RECORDS SHOWN:
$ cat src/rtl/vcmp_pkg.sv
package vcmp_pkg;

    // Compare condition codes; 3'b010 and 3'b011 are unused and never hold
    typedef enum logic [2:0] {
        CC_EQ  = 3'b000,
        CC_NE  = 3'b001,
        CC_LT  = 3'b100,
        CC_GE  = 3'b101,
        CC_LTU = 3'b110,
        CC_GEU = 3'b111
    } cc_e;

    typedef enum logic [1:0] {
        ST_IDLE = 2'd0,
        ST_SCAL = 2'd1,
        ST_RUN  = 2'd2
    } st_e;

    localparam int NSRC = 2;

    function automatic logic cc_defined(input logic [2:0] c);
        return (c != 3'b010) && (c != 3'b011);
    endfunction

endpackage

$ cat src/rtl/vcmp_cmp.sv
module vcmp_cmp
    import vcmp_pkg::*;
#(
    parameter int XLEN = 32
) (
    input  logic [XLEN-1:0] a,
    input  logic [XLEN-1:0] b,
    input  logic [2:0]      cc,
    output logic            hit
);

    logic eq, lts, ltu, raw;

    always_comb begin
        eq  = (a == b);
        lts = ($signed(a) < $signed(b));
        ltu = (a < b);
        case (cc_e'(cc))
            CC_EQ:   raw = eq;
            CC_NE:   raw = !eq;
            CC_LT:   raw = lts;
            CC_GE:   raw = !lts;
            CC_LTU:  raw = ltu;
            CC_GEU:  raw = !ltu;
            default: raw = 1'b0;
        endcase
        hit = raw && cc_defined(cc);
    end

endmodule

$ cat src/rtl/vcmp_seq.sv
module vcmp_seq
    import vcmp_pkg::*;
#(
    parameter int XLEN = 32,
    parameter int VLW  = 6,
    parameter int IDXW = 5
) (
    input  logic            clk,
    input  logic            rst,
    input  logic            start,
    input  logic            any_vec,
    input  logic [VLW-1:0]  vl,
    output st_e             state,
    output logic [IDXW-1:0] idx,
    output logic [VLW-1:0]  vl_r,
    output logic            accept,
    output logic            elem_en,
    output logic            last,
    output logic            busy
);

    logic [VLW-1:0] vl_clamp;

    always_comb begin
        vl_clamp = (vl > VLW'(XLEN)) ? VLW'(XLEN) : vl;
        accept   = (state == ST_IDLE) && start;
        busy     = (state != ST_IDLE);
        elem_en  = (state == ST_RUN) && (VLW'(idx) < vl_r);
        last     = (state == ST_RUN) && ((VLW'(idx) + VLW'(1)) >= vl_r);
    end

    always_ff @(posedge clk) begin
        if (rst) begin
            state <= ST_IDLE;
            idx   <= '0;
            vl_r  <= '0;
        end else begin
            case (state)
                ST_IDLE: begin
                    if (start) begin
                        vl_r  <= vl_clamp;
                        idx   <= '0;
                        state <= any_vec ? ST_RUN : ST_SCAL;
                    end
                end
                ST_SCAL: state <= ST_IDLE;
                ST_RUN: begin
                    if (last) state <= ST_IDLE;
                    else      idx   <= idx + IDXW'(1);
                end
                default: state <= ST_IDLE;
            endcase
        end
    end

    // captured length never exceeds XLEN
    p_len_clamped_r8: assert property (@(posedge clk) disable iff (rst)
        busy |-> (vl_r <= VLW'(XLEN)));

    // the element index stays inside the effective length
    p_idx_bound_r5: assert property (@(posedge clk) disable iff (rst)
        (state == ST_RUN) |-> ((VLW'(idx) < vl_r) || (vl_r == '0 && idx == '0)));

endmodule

TASK TO CARRY OUT:
Search the data for "input" and list every line in which it occurs.

PROBLEM SOLUTION:
    function automatic logic cc_defined(input logic [2:0] c);
    input  logic [XLEN-1:0] a,
    input  logic [XLEN-1:0] b,
    input  logic [2:0]      cc,
    input  logic            clk,
    input  logic            rst,
    input  logic            start,
    input  logic            any_vec,
    input  logic [VLW-1:0]  vl,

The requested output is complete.